DATA TO PROCESS:
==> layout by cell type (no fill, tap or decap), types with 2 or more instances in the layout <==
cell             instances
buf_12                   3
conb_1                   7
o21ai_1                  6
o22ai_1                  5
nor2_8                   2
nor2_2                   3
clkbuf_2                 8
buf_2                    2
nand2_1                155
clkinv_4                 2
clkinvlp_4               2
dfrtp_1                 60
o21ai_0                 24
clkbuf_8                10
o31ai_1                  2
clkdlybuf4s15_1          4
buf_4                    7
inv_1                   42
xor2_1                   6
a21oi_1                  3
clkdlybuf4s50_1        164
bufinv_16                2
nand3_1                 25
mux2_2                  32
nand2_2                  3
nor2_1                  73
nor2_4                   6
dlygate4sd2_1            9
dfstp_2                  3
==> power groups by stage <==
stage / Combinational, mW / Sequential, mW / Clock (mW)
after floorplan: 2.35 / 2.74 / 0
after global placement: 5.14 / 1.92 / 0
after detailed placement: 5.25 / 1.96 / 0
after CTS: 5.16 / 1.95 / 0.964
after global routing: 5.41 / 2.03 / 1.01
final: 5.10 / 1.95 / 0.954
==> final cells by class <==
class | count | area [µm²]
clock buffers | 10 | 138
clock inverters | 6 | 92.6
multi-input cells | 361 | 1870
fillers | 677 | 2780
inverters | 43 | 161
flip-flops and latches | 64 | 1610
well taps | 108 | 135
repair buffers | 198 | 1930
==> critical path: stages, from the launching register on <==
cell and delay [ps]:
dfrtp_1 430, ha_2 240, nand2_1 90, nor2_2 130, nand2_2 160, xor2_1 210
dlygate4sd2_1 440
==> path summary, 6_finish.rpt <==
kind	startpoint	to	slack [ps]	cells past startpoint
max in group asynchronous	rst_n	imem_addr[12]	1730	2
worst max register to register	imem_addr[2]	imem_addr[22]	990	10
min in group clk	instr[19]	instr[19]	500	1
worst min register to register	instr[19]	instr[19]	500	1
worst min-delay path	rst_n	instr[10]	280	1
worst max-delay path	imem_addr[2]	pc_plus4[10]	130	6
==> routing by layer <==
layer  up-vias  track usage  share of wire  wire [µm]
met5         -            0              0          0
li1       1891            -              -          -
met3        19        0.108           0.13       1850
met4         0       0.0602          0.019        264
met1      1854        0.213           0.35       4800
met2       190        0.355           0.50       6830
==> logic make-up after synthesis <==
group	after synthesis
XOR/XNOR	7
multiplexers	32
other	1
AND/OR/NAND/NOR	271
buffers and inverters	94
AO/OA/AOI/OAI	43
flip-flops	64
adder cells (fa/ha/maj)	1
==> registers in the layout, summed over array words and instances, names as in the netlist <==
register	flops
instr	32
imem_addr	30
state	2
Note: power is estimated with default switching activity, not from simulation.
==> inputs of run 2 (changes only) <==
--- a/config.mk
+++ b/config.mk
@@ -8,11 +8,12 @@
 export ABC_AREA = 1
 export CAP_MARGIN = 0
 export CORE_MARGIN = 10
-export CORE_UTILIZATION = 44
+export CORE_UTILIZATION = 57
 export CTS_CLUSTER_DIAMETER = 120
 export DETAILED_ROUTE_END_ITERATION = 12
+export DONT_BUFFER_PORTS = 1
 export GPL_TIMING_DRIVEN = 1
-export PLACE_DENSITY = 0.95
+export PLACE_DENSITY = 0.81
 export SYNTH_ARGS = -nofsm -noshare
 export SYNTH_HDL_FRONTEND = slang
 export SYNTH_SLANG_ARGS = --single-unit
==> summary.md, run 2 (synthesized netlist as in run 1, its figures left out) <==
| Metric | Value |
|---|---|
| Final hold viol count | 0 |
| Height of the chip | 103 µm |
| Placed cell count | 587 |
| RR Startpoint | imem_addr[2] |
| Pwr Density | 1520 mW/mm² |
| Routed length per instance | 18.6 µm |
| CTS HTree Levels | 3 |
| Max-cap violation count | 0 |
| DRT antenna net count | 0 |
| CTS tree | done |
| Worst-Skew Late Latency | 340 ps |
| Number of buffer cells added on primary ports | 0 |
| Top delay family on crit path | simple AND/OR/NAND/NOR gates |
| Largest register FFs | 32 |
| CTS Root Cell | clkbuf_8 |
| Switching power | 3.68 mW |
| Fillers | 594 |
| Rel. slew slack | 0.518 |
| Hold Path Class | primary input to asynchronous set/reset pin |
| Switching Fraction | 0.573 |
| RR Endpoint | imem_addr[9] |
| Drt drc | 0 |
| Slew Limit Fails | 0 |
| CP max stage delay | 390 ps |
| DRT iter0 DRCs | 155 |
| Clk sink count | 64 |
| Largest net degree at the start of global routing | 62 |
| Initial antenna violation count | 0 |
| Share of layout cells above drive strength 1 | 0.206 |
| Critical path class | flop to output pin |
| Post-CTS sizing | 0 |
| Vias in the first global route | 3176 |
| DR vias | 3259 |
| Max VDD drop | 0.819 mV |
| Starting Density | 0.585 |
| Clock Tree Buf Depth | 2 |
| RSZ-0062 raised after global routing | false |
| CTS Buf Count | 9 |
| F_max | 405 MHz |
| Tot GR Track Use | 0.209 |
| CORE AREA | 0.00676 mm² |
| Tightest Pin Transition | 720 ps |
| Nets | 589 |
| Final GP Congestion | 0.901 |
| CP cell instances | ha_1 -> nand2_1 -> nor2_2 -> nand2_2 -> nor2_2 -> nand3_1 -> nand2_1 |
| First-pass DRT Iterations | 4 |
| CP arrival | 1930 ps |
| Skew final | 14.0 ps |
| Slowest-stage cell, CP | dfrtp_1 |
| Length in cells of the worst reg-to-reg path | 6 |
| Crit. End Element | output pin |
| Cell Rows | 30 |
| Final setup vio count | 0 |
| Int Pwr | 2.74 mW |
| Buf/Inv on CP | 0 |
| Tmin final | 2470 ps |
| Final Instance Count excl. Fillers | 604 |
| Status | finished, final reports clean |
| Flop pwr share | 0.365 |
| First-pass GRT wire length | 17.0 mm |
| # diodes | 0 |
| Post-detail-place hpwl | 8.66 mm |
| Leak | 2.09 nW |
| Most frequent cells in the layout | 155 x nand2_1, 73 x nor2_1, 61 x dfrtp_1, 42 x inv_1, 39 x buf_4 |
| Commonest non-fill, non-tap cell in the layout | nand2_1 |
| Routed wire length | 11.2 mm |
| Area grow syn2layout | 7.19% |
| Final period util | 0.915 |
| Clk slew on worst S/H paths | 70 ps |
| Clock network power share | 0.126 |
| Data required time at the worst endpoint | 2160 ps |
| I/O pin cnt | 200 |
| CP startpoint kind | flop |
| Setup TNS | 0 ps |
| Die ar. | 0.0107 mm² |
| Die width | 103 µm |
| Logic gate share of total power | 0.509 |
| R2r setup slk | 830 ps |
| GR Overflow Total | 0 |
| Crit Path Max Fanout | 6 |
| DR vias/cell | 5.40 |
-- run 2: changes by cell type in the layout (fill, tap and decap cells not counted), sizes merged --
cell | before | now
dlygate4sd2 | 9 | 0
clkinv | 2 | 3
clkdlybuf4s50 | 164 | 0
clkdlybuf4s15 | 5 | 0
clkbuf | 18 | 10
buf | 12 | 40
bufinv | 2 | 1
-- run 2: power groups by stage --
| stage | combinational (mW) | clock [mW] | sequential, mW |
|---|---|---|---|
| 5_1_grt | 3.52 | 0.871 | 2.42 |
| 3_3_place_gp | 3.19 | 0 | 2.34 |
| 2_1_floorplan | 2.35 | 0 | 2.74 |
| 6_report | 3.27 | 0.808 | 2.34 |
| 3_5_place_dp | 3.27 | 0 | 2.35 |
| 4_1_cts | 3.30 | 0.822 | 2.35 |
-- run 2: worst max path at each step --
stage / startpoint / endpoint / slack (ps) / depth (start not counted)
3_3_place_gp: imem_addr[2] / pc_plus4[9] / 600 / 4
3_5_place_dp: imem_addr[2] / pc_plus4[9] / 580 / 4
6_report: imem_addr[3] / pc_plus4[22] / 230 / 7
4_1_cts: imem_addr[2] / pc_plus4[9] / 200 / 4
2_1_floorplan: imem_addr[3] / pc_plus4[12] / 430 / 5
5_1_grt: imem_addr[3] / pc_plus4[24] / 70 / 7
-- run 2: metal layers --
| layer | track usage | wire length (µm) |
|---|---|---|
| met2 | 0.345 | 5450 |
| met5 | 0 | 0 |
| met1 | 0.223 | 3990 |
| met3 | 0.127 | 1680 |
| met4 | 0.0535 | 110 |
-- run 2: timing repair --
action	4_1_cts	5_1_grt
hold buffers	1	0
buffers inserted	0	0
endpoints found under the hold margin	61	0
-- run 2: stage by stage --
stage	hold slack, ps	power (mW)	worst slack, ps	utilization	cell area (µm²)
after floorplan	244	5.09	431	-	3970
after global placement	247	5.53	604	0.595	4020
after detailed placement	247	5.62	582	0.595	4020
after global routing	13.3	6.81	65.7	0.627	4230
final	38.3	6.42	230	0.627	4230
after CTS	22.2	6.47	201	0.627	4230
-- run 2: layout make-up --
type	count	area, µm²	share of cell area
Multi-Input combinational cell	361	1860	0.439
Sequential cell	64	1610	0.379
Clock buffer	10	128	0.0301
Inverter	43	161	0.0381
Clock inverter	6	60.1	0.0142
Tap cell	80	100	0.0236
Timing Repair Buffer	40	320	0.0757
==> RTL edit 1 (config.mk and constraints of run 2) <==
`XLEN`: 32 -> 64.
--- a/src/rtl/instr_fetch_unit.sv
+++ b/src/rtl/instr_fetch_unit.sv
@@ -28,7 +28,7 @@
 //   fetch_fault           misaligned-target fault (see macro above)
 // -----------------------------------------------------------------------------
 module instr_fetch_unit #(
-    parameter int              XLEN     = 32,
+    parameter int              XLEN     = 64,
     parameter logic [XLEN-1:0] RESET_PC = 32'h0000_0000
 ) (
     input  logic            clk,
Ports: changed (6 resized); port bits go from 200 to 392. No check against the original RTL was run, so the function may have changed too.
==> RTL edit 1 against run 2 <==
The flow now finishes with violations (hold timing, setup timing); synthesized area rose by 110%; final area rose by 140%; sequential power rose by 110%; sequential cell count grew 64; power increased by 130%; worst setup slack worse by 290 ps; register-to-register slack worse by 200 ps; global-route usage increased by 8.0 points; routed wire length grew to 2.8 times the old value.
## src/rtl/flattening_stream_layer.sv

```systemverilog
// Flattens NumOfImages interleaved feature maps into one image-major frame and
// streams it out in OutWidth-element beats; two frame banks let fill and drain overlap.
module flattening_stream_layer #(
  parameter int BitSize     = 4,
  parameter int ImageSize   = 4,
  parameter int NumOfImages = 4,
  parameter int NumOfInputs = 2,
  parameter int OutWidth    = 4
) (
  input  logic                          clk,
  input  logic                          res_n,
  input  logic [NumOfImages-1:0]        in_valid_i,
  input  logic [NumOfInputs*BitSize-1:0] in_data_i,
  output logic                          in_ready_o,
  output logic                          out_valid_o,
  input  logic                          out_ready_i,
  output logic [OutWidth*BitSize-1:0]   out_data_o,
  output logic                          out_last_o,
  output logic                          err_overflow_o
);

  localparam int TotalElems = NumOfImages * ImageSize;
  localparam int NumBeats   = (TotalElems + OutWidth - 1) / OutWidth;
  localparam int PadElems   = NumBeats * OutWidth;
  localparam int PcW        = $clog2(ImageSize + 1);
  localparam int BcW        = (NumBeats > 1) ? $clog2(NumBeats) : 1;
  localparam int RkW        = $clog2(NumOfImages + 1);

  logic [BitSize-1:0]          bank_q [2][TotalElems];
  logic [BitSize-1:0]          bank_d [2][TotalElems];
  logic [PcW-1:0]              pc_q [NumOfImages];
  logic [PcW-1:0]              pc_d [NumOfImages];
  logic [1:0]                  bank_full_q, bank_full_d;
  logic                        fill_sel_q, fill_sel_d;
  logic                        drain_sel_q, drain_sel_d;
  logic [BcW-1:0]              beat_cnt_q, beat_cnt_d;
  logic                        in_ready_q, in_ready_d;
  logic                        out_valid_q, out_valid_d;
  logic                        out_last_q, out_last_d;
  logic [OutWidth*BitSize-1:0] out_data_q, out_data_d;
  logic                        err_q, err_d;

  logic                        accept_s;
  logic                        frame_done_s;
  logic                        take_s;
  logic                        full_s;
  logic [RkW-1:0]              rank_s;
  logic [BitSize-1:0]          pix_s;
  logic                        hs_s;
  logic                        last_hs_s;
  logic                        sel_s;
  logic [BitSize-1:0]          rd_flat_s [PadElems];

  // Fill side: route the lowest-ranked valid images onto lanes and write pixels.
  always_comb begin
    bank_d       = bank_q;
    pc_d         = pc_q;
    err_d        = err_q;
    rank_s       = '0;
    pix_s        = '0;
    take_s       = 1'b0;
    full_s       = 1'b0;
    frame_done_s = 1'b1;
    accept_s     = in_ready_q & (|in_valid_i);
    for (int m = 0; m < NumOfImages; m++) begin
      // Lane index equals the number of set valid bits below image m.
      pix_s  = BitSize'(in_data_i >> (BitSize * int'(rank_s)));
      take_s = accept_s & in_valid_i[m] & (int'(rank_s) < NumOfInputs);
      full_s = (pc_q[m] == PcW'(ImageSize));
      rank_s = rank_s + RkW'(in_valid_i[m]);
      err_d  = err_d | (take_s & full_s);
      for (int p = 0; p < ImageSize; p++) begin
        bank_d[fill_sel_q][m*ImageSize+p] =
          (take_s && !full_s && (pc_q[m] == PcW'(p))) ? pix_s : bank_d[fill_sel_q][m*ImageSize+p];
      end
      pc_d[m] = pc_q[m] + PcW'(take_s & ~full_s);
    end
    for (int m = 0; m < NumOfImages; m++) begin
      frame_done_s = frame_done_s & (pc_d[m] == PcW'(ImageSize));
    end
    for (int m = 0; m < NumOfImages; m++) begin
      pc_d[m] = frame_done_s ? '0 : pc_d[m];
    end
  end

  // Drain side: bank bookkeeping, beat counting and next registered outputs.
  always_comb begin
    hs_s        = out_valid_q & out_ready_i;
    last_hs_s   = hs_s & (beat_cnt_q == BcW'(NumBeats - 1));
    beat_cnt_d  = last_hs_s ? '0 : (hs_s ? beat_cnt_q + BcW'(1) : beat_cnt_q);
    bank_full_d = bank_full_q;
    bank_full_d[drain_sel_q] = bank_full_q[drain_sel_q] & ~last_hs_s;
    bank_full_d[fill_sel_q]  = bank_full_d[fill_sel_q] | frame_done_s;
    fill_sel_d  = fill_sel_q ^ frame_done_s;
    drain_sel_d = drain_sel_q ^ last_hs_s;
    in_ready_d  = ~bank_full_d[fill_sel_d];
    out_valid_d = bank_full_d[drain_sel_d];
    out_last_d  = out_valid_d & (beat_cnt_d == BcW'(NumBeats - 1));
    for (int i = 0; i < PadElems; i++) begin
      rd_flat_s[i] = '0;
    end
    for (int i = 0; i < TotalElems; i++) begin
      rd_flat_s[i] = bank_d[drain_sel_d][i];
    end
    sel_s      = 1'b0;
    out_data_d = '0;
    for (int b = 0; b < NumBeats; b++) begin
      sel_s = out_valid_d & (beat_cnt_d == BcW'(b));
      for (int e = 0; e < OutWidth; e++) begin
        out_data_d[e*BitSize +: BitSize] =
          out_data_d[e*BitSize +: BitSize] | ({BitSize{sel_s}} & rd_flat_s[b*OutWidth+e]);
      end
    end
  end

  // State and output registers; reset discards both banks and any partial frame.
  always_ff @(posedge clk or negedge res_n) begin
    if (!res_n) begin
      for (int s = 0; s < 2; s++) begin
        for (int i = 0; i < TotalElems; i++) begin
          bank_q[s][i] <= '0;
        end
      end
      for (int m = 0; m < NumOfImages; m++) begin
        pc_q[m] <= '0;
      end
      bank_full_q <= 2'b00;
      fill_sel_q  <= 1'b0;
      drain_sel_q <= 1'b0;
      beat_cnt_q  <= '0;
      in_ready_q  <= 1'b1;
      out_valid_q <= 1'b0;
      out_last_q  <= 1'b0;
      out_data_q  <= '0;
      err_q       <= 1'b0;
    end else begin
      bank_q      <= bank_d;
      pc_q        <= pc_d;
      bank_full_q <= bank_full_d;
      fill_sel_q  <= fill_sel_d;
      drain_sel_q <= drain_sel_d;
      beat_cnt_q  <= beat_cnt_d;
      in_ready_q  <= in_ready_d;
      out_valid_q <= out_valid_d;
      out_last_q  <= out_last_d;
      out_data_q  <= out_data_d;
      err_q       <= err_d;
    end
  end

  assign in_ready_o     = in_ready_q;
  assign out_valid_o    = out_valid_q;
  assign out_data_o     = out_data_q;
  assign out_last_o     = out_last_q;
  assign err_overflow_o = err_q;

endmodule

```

WORK TASK: From the listing above, the lines starting with the one that has "to output pin |" and running through the one that has "39 x buf_4 |" should be copied exactly, ends included.

FINISHED TASK:
| Critical path class | flop to output pin |
| Post-CTS sizing | 0 |
| Vias in the first global route | 3176 |
| DR vias | 3259 |
| Max VDD drop | 0.819 mV |
| Starting Density | 0.585 |
| Clock Tree Buf Depth | 2 |
| RSZ-0062 raised after global routing | false |
| CTS Buf Count | 9 |
| F_max | 405 MHz |
| Tot GR Track Use | 0.209 |
| CORE AREA | 0.00676 mm² |
| Tightest Pin Transition | 720 ps |
| Nets | 589 |
| Final GP Congestion | 0.901 |
| CP cell instances | ha_1 -> nand2_1 -> nor2_2 -> nand2_2 -> nor2_2 -> nand3_1 -> nand2_1 |
| First-pass DRT Iterations | 4 |
| CP arrival | 1930 ps |
| Skew final | 14.0 ps |
| Slowest-stage cell, CP | dfrtp_1 |
| Length in cells of the worst reg-to-reg path | 6 |
| Crit. End Element | output pin |
| Cell Rows | 30 |
| Final setup vio count | 0 |
| Int Pwr | 2.74 mW |
| Buf/Inv on CP | 0 |
| Tmin final | 2470 ps |
| Final Instance Count excl. Fillers | 604 |
| Status | finished, final reports clean |
| Flop pwr share | 0.365 |
| First-pass GRT wire length | 17.0 mm |
| # diodes | 0 |
| Post-detail-place hpwl | 8.66 mm |
| Leak | 2.09 nW |
| Most frequent cells in the layout | 155 x nand2_1, 73 x nor2_1, 61 x dfrtp_1, 42 x inv_1, 39 x buf_4 |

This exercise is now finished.